Tuesday, July 31, 2012

Lasting impressions of Disney World lead to other memories

I was just observing to a friend who's currently in Orlando that I can't believe it has been 37 years - and six Presidents - since we visited the Hall of Presidents on our Disney World visit when I was 15 years old, the summer after my dad died.  I was going to share this with her, too, but it doesn't seem like the sort of distraction I'd want to have if I were on a family vacation.  (So if you're reading this from there, you might want to save it for later.)

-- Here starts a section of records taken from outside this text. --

## build 93
// reuleaux
module reuleaux(input logic clk, input logic rst_n, input logic [2:0] colour,
                input logic [7:0] centre_x, input logic [6:0] centre_y, input logic [7:0] diameter,
                input logic start, output logic done,
                output logic [7:0] vga_x, output logic [6:0] vga_y,
                output logic [2:0] vga_colour, output logic vga_plot);
localparam RESET = 4'b0000;
localparam CIRCLE_1 = 4'b0001;
localparam CIRCLE_2 = 4'b0010;
localparam CIRCLE_3 = 4'b0011;
localparam DONE = 4'b0100;
logic [7:0] corner_x1, corner_y1, corner_x2, corner_y2, corner_x3, corner_y3;
logic circle_1_start, circle_2_start, circle_3_start, circle_1_done, circle_2_done, circle_3_done, circle_1_plot, circle_2_plot, circle_3_plot; 
logic [7:0] circle_1_x, circle_2_x, circle_3_x;
logic [6:0] circle_1_y, circle_2_y, circle_3_y;
logic [3:0] state, next_state;
logic [2:0] circle_1_colour_out, circle_2_colour_out, circle_3_colour_out;
assign vga_colour = colour; 
assign corner_x1 = centre_x + (diameter / 2); 
assign corner_y1 = centre_y + (((diameter * 978122)/564719)/6);
assign corner_x2 = centre_x - (diameter / 2);
assign corner_y2 = centre_y + (((diameter * 978122)/564719)/6);
assign corner_x3 = centre_x;
assign corner_y3 = centre_y - (((diameter * 978122)/564719)/3);
circle circle_1(.clk(clk), .rst_n(rst_n),  .colour(colour),
	.centre_x(corner_x1), .centre_y(corner_y1), .radius(diameter),
	 .start(circle_1_start), .done(circle_1_done), .vga_x(circle_1_x), .vga_y(circle_1_y), 
	.vga_colour(circle_1_colour_out), .vga_plot(circle_1_plot) );
circle circle_2(.clk(clk), .rst_n(rst_n),  .colour(colour),
	.centre_x(corner_x2), .centre_y(corner_y2), .radius(diameter),
	 .start(circle_2_start), .done(circle_2_done), .vga_x(circle_2_x), .vga_y(circle_2_y), 
	.vga_colour(circle_2_colour_out), .vga_plot(circle_2_plot) );
  ...
make LEC_CHECK=0 ABC_AREA=1 CAP_MARGIN=40 CORE_ASPECT_RATIO=0.92 CORE_MARGIN=8 CORE_UTILIZATION=72 CTS_CLUSTER_DIAMETER=50 CTS_CLUSTER_SIZE=64 MAX_ROUTING_LAYER=met4 PLACE_DENSITY_LB_ADDON=0.02 SETUP_SLACK_MARGIN=5.0 SLEW_MARGIN=0 finish   # period 25.4 ns
run.sh (not shown) runs the stock make flow with config.mk's settings and CLKGATE_MAP_FILE=.
Build 93 did not finish; a tool error ended it in global routing (5_1_grt).
Relative to build 93, the following input files were edited for build 73:
- clearing MAX_ROUTING_LAYER, which used to be met4
- swapping 8 for 2 in CORE_MARGIN
- clearing CTS_CLUSTER_SIZE, which used to be 64
- swapping 72 for 61 in CORE_UTILIZATION
- clearing PLACE_DENSITY_LB_ADDON, which used to be 0.02
- clearing CORE_ASPECT_RATIO, which used to be 0.92
- swapping 0 for 20 in SLEW_MARGIN
- clearing CTS_CLUSTER_DIAMETER, which used to be 50
- clearing ABC_AREA, which used to be 1
- swapping 40 for 20 in CAP_MARGIN
- swapping 25.4 for 18.7 in the clock period (ns, I/O delays scaled along)
### Flow results
The flow completed for build 73, but it is not clean: the layout still shows setup timing. Cmp build 93 and build 73 / total instance count after detailed placement / higher: build 93. Diff build 93 -> build 73: port buffer count held steady; die area grew by about 2%; post-synth net total shrank by 20%; area share of and/or/nand/nor cells after synthesis shrank by 15 points; worst slack at placement shrank by 6.06 ns. Diff build 93 -> build 73: post-synthesis chip area from yosys decreased by 3.2% relative to the old numbers, proportion of synthesized chip area in sequential cells climbed 0.57 points.
The inputs of build 4 differ from those of build 73 as listed below.
- changing CORE_UTILIZATION from 61 to 72
- setting CTS_CLUSTER_DIAMETER to 341 for the first time
- setting TNS_END_PERCENT to 5 for the first time
- setting PLACE_DENSITY_LB_ADDON to 0.2 for the first time
- setting ABC_AREA to 1 for the first time
- changing the clock period (ns, I/O delays scaled along) from 18.7 to 18.5
--- outcome ---
On post-placement cell area: between build 4 and build 73, it ends up higher for build 4. Build 4 ends up with a multiplexer fraction of the synthesized cell area that is 1.6 points lower than in build 73. Instance count of the mapped netlist: build 4 > build 73. On detailed placement HPWL: between build 4 and build 73, it ends up lower for build 73. Against build 73, build 4 reports a core utilization before placement that is higher. Flow for build 4 halted at global routing (5_1_grt), error code GRT-0116. For the chip area from the yosys synthesis statistics, build 4 came in 1000 um^2 higher than build 73 did. On area fraction in and, or, nand and nor cells after synthesis, the lower figure sits with build 73, not build 4.
--- input diff build 4..build 90 ---
- a deleted TNS_END_PERCENT that had been 5
- a deleted PLACE_DENSITY_LB_ADDON that had been 0.2
- a change of CORE_UTILIZATION from 72 to 35
- a deleted CTS_CLUSTER_DIAMETER that had been 341
- a deleted ABC_AREA that had been 1
- a deleted SETUP_SLACK_MARGIN that had been 5.0
- a change of the clock period (ns, I/O delays scaled along) from 18.5 to 33.4
[summary]
In the flow results for build 90 and build 4, the fraction of synthesized cell area in xor and xnor cells is larger on build 90.
Looking at mean instance size in the synthesized netlist, build 90 sits about 23% above build 4.
The area share of fa/ha/maj cells after synthesis in build 90 sits 0.73 points above the value recorded for build 4.
Build 90 did not stop at any stage, and its layout met the timing, DRC and antenna checks.
--- input diff build 90..build 12 ---
- SETUP_SLACK_MARGIN newly set to 5.0
- CORE_UTILIZATION changed from 35 to 40
--- outcome ---
Build 90 tops out at a lower clock frequency than build 12.
For summed standard-cell area reported by yosys, build 12 and build 90 come out practically identical.
Build 12 vs build 90, instance count: build 12 lower
[build 12] sum of buffers and inverters on the critical path fell 2 relative to build 90
Build 12 ended up with a lower minimum clock period than build 90 did.
From build 90 to build 12 the numbers moved as follows: tightest hold margin higher, core utilization at floorplan higher.
What build 20 does differently from build 12 at the input level:
- CORE_UTILIZATION changed from 40 to 53
- SETUP_SLACK_MARGIN removed (was 5.0)
- the clock period (ns, I/O delays scaled along) changed from 33.4 to 17.5
Notes after the runs:
- Finished, but not clean: build 20, with setup timing.
- Build 20 -> build 12: number of unique standard cell types used by synthesis delta 0, exact match
- The setup slack of the critical path after layout of build 20 is lower than that of build 12.
- From build 12 to build 20 the numbers moved as follows: post-placement worst setup slack saw a decrease, utilization increased by 23 points relative to the old numbers.
- Build 20: pin count of the biggest net entering global routing is 1.2% higher than what build 12 reported.

========
Starting RTL as in the previous note.
export LEC_CHECK = 0
export CAP_MARGIN = 20
export CORE_ASPECT_RATIO = 0.51
export CORE_MARGIN = 6
export CORE_UTILIZATION = 60
export CTS_CLUSTER_DIAMETER = 123
export MAX_ROUTING_LAYER = met4
export SETUP_SLACK_MARGIN = 5.0
export SLEW_MARGIN = 10
create_clock -name core_clock -period 26.5 [get_ports {clk}]
The starting point finished with negative setup slack left.
Next try:
CORE_ASPECT_RATIO = unset   (was 0.51)
CORE_MARGIN = 2   (was 6)
CORE_UTILIZATION = 40   (was 60)
CTS_CLUSTER_DIAMETER = unset   (was 123)
MAX_ROUTING_LAYER = unset   (was met4)
SETUP_SLACK_MARGIN = unset   (was 5.0)
SLEW_MARGIN = 20   (was 10)
clock period = 33.4 ns   (was 26.5 ns; I/O delays follow)
Result: With this change the flow went through all stages and came out clean; worst setup slack is better by 2.3 ns; die area is higher by 38%; core utilization is lower by 37 points; critical path depth is lower by 10; sequential share of layout area is higher by 2.6 points; global-route usage is lower by 14 points; worst hold slack is better by 0.0085 ns.
Next try:
CORE_UTILIZATION = 68   (was 40)
SETUP_SLACK_MARGIN = -0.34   (was unset)
clock period = 24.4 ns   (was 33.4 ns; I/O delays follow)
The new run reached the layout checks and failed them: negative setup slack.
Area after synthesis stays the same.
Critical path depth rises by 13.
Wire length rises by 36%.
Global-route usage rises by 25 points.
Worst hold slack loses 0.0082 ns.
Worst setup slack loses 4.8 ns.
Core utilization rises by 46 points.
Count of clock-buffer cells in the layout stays the same.
Next try:
ABC_AREA = 1   (was unset)
CORE_UTILIZATION = 72   (was 68)
PLACE_DENSITY_LB_ADDON = 0.21   (was unset)
SETUP_SLACK_MARGIN = unset   (was -0.34)
clock period = 23.1 ns   (was 24.4 ns; I/O delays follow)
=>
- With this change the flow never finished: it broke off in global routing, error GRT-0116
- die size shrinks by a few percent
- synthesized cell count grows by a quarter to a third
- area after synthesis grows by a few percent
Next try:
ABC_AREA = unset   (was 1)
CORE_ASPECT_RATIO = 1.18   (was unset)
PLACE_DENSITY = 0.66   (was unset)
PLACE_DENSITY_LB_ADDON = unset   (was 0.21)
SETUP_SLACK_MARGIN = -2.0   (was unset)
clock period = 29.0 ns   (was 23.1 ns; I/O delays follow)
=> The changed run ran to the end with violations: negative setup slack; area after synthesis drops by 3.2%; die size drops by 3.1%; synthesized cell count drops by 21%.

========
reuleaux again, from the RTL that the note above started with.
make LEC_CHECK=0 ABC_AREA=1 CAP_MARGIN=5 CORE_MARGIN=2 CORE_UTILIZATION=72 CTS_CLUSTER_SIZE=56 HOLD_SLACK_MARGIN=0.23 PLACE_DENSITY_LB_ADDON=0.02 SETUP_SLACK_MARGIN=-0.34 SLEW_MARGIN=20 finish   # period 4.85 ns
The baseline stopped in global routing (5_1_grt) with GRT-0116.
==> next run, changes <==
Settings changed: ABC_AREA 1 to unset, CAP_MARGIN 5 to 20, CORE_UTILIZATION 72 to 40, CTS_CLUSTER_SIZE 56 to unset, HOLD_SLACK_MARGIN 0.23 to unset, PLACE_DENSITY_LB_ADDON 0.02 to unset, SETUP_SLACK_MARGIN -0.34 to unset.
Clock period 4.85 ns to 34.0 ns, I/O delays scaled along.
With this change the flow completed without violations.
Synthesized cell count is lower by 21%.
Die area rises by 73%.
Area after synthesis went down by 3.2%.
==> next run, changes <==
Settings changed: ABC_AREA set to 1, CAP_MARGIN 20 to 5, CORE_ASPECT_RATIO set to 0.5, CORE_MARGIN 2 to 10, CTS_CLUSTER_DIAMETER set to 324, CTS_CLUSTER_SIZE set to 99, SETUP_SLACK_MARGIN set to -0.55, TNS_END_PERCENT set to 5.
Maximum frequency rises slightly.
Core utilization goes down by 0.87 points.
Die area is higher by about a fifth.
Cell area goes up slightly.
Global-route usage drops by 1.6 points.
Hold slack got worse by 0.016 ns.
Cell count came out higher by a quarter to a third.
Critical path depth rises by 29.

========
Starting RTL as in the previous note.
make LEC_CHECK=0 CAP_MARGIN=20 CORE_MARGIN=2 CORE_UTILIZATION=69 CTS_CLUSTER_DIAMETER=391 CTS_CLUSTER_SIZE=98 PLACE_DENSITY=0.43 SLEW_MARGIN=20 TNS_END_PERCENT=15 finish   # period 17.5 ns
The starting point failed in global routing (5_1_grt) with GRT-0232.
Rerun with:
CORE_UTILIZATION = 66   (was 69)
CTS_CLUSTER_DIAMETER = not set   (was 391)
CTS_CLUSTER_SIZE = not set   (was 98)
PLACE_DENSITY = not set   (was 0.43)
SETUP_SLACK_MARGIN = -0.53   (was not set)
TNS_END_PERCENT = not set   (was 15)
clock period = 24.4 ns   (was 17.5 ns; I/O delays follow)
What happened: The changed run ran to the end with violations: negative setup slack; die size is higher by a few percent; synthesized cell count stays the same; synthesized area does not change.
Rerun with:
CORE_UTILIZATION = 61   (was 66)
SETUP_SLACK_MARGIN = 5.0   (was -0.53)
clock period = 20.3 ns   (was 24.4 ns; I/O delays follow)
After rerunning:
- The new run reached the layout checks and failed them: negative setup slack
- final area came out higher by a few percent
- global-route usage falls by 2.9 points
- setup slack got worse by 2.5 ns
- sequential cell count is unchanged
- first-iteration DRC count went down by about a fifth
- sequential share of layout area fell by 0.44 points
- final cell count increases by a few percent
- die size grows by a little under a tenth
- synthesized cell count is unchanged
Rerun with:
ABC_AREA = 1   (was not set)
CORE_UTILIZATION = 66   (was 61)
CTS_CLUSTER_DIAMETER = 341   (was not set)
TNS_END_PERCENT = 5   (was not set)
clock period = 18.5 ns   (was 20.3 ns; I/O delays follow)
=> The new run ran to the end with violations: negative setup slack. Sequential share of layout area stays flat. Hold slack loses 0.019 ns. Design area drops by 0.81%. Worst setup slack gains 0.60 ns. Via count climbs by 8.8%. Register-to-register slack loses 2.0 ns. Core utilization climbs by 3.4 points.
Rerun with:
CAP_MARGIN = 5   (was 20)
CORE_UTILIZATION = 65   (was 66)
CTS_CLUSTER_DIAMETER = not set   (was 341)
SETUP_SLACK_MARGIN = not set   (was 5.0)
clock period = 22.1 ns   (was 18.5 ns; I/O delays follow)
The new run ran to the end with violations: negative setup slack.
Die size grows by about 1.5%.
Worst setup slack gains 2.3 ns.
Routed wire length shrinks by about 6%.
Utilization shrinks by 4.3 points.
Rerun with:
CAP_MARGIN = 20   (was 5)
CORE_UTILIZATION = 72   (was 65)
TNS_END_PERCENT = not set   (was 5)
clock period = 35.2 ns   (was 22.1 ns; I/O delays follow)
This time the run produced a clean layout.
Count of clock-buffer cells in the layout decreases by 2.
Core utilization goes down by 5.5 points.
Synthesized area stays the same.
Final cell count falls by about 12%.
Sequential cell count does not change.
Wire length shrinks by about 10%.
Worst setup slack is better by 4.2 ns.
Worst hold slack is better by 0.0068 ns.
Cell area came out lower by 16%.

========
reuleaux again, from the RTL that the note above started with.
==> flow/design.v (excerpt) <==
module reuleaux(input logic clk, input logic rst_n, input logic [2:0] colour,
                input logic [7:0] centre_x, input logic [6:0] centre_y, input logic [7:0] diameter,
                input logic start, output logic done,
                output logic [7:0] vga_x, output logic [6:0] vga_y,
                output logic [2:0] vga_colour, output logic vga_plot);
Settings: LEC_CHECK=0, ABC_AREA=1, CAP_MARGIN=40, CELL_PAD_IN_SITES_DETAIL_PLACEMENT=0, CORE_ASPECT_RATIO=0.91, CORE_MARGIN=7, CORE_UTILIZATION=70, GPL_ROUTABILITY_DRIVEN=0, GPL_TIMING_DRIVEN=0, HOLD_SLACK_MARGIN=0.07, MAX_ROUTING_LAYER=met4, PLACE_DENSITY_LB_ADDON=0.25, SETUP_SLACK_MARGIN=-0.45, SLEW_MARGIN=20; clock period 57.6 ns.
Then changed:
- CAP_MARGIN: 40 -> 5
- CELL_PAD_IN_SITES_DETAIL_PLACEMENT: 0 -> not set
- CORE_ASPECT_RATIO: 0.91 -> 1.72
- CORE_MARGIN: 7 -> 2
- GPL_ROUTABILITY_DRIVEN: 0 -> not set
- GPL_TIMING_DRIVEN: 0 -> not set
- HOLD_SLACK_MARGIN: 0.07 -> not set
- MAX_ROUTING_LAYER: met4 -> not set
- PLACE_DENSITY: not set -> 0.65
- PLACE_DENSITY_LB_ADDON: 0.25 -> not set
- SETUP_SLACK_MARGIN: -0.45 -> not set
- TNS_END_PERCENT: not set -> 5
- clock period: 57.6 -> 22.1 ns (I/O delays scaled with it)
The new run completed, yet does not pass: negative setup slack.
Clock-buffer cell count came out lower by 2.
Final area came out higher by about 20%.
Routed wire length came out higher by 37%.
Die area came out lower by about 9%.
Core utilization came out higher by 14 points.
Worst setup slack is worse by 18000 ps.
Final cell count came out higher by 12%.
Then changed:
- CAP_MARGIN: 5 -> 20
- PLACE_DENSITY: 0.65 -> 0.64
- clock period: 22.1 -> 23.1 ns (I/O delays scaled with it)
What happened:
- The new run stopped in global routing (5_1_grt)
- die size is unchanged
- area after synthesis stays the same
- synthesized cell count is unchanged

========
reuleaux again, from the RTL that the note above started with.
make LEC_CHECK=0 CAP_MARGIN=35 CORE_ASPECT_RATIO=1.99 CORE_MARGIN=2 CORE_UTILIZATION=68 GPL_ROUTABILITY_DRIVEN=0 MIN_ROUTING_LAYER=met1 PLACE_DENSITY=0.5 SETUP_SLACK_MARGIN=-2.0 SLEW_MARGIN=30 TNS_END_PERCENT=70 finish   # period 51.0 ns
==> next run, changes <==
==> flow/config.mk (replaced) <==
export PLATFORM = sky130hd
export DESIGN_NAME = reuleaux
export DESIGN_NICKNAME = reuleaux
export VERILOG_FILES = /design/flow/design.v
export SDC_FILE = /design/flow/constraint.sdc
export NUM_CORES = 4
export LEC_CHECK = 0
export CAP_MARGIN = 20
export CELL_PAD_IN_SITES_GLOBAL_PLACEMENT = 1
export CORE_ASPECT_RATIO = 0.57
export CORE_MARGIN = 2
export CORE_UTILIZATION = 40
export GPL_ROUTABILITY_DRIVEN = 0
export SLEW_MARGIN = 20
==> flow/constraint.sdc (replaced) <==
create_clock -name core_clock -period 34.0 [get_ports {clk}]
set_input_delay 6.8000 -clock core_clock [delete_from_list [all_inputs] [get_ports {clk}]]
set_output_delay 6.8000 -clock core_clock [all_outputs]
set_load 0.01 [all_outputs]
- The new run finished clean
- die area goes up by well over a third
- clock-buffer cell count does not change
- synthesized area is unchanged
- worst hold slack loses 0.0092 ns
- sequential share of layout area came out lower by 0.87 points
- synthesized cell count stays the same
- final area climbs by a few percent
==> next run, changes <==
--- a/flow/config.mk
+++ b/flow/config.mk
@@ -7,0 +8 @@
+export ABC_AREA = 1
@@ -9,4 +10,3 @@
-export CELL_PAD_IN_SITES_GLOBAL_PLACEMENT = 1
-export CORE_ASPECT_RATIO = 0.57
-export CORE_MARGIN = 2
-export CORE_UTILIZATION = 40
+export CELL_PAD_IN_SITES_DETAIL_PLACEMENT = 2
+export CORE_MARGIN = 9
+export CORE_UTILIZATION = 47
@@ -13,0 +14,3 @@
+export HOLD_SLACK_MARGIN = 0.07
+export MAX_ROUTING_LAYER = met4
+export SETUP_SLACK_MARGIN = -0.45
Outcome:
- This time the run ended with an error in detailed placement (3_5_place_dp)
- area after synthesis is higher by a few percent
- die area is lower by a few percent
- synthesized cell count is higher by a quarter to a third
==> next run, changes <==
==> flow/config.mk (replaced) <==
export PLATFORM = sky130hd
export DESIGN_NAME = reuleaux
export DESIGN_NICKNAME = reuleaux
export VERILOG_FILES = /design/flow/design.v
export SDC_FILE = /design/flow/constraint.sdc
export NUM_CORES = 4
export LEC_CHECK = 0
export ABC_AREA = 1
export CAP_MARGIN = 0
export CELL_PAD_IN_SITES_DETAIL_PLACEMENT = 1
export CELL_PAD_IN_SITES_GLOBAL_PLACEMENT = 2
export CORE_ASPECT_RATIO = 1.52
export CORE_MARGIN = 2
export CORE_UTILIZATION = 51
export CTS_CLUSTER_DIAMETER = 158
export GPL_ROUTABILITY_DRIVEN = 1
export MIN_ROUTING_LAYER = met2
export PLACE_DENSITY_LB_ADDON = 0.11
export SLEW_MARGIN = 20
With this change the flow died in global placement without I/O (3_1_place_gp_skip_io).
Area after synthesis is unchanged.
Die size came out lower by about a fifth.
Synthesized cell count stays the same.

That summer trip brings back such fond memories of youthful naivete.  Dad had died the summer before, which had been quite a shock, and there were major revelations yet to come about him.  I'd finished my freshman year in high school, and already on this road trip I'd replaced my unrequited crush on my eventual friend Therese (the next year, when we'd start being friends, I became privy to her nickname, Tree, though I've always thought she should have spelled it Theree; there's an outside hope we might get to see her in September . . . ) with an unrequited crush on my cousin in Jacksonville Beach, Sue.  This trip would serve as a dual impetus for mom to eventually tell me the truth about my paternity.  Later in the trip, visiting with Dad's family in Kansas, some of his Michigan family was visiting too, and when they met me one of them observed, "So this is Gary's boy . . . . ?"  Turns out that was either a misguided observation about mom and dad's dishonesty or a misunderstanding of which of us really was his biological child.  In the fall, emboldened with fresh hope for a relationship with my Florida cousin over whom I was still obsessing, I inquired whether she really was a blood relative.  Since she was mom's cousin's daughter, if I was really "Gary's boy" (as opposed to my mom's, I thought) then Sue would be fair game.  Stupid teenage thoughts.  Mom pretty much had to set the record straight at that point, explaining that Gary had adopted me when they'd married, a couple years after I was born, instantly chopping several years off of the length of their marriage in my mind.  Later in the school year, an old neighbor would stop by after school one day when mom was at work, and she nearly spilled the beans about dad's suicide, which prompted mom to finally come clean about the means of Dad's death.

. . . where was I? Oh yeah . . .

The Hall of Presidents was one of my most lasting impressions of WDW.  I was into history, and I thought the animatronic Presidents were amazing.  There was no Epcot yet; and mom wouldn't let me ride the new Space Mountain ride.  [She was a wee bit overprotective - before she met my stepfather, at least. I was going to observe how ironic this was until realizing that, no, he intentionally and systematically broke down her protectiveness.  (see why I wouldn't want to dump all this on an unsuspecting friend on their family vacation?)]  So the high points that I now remember most were the Pirates of the Caribbean - which I imagine is an even better attraction today given the great success of the film franchise - and the Hall of Presidents.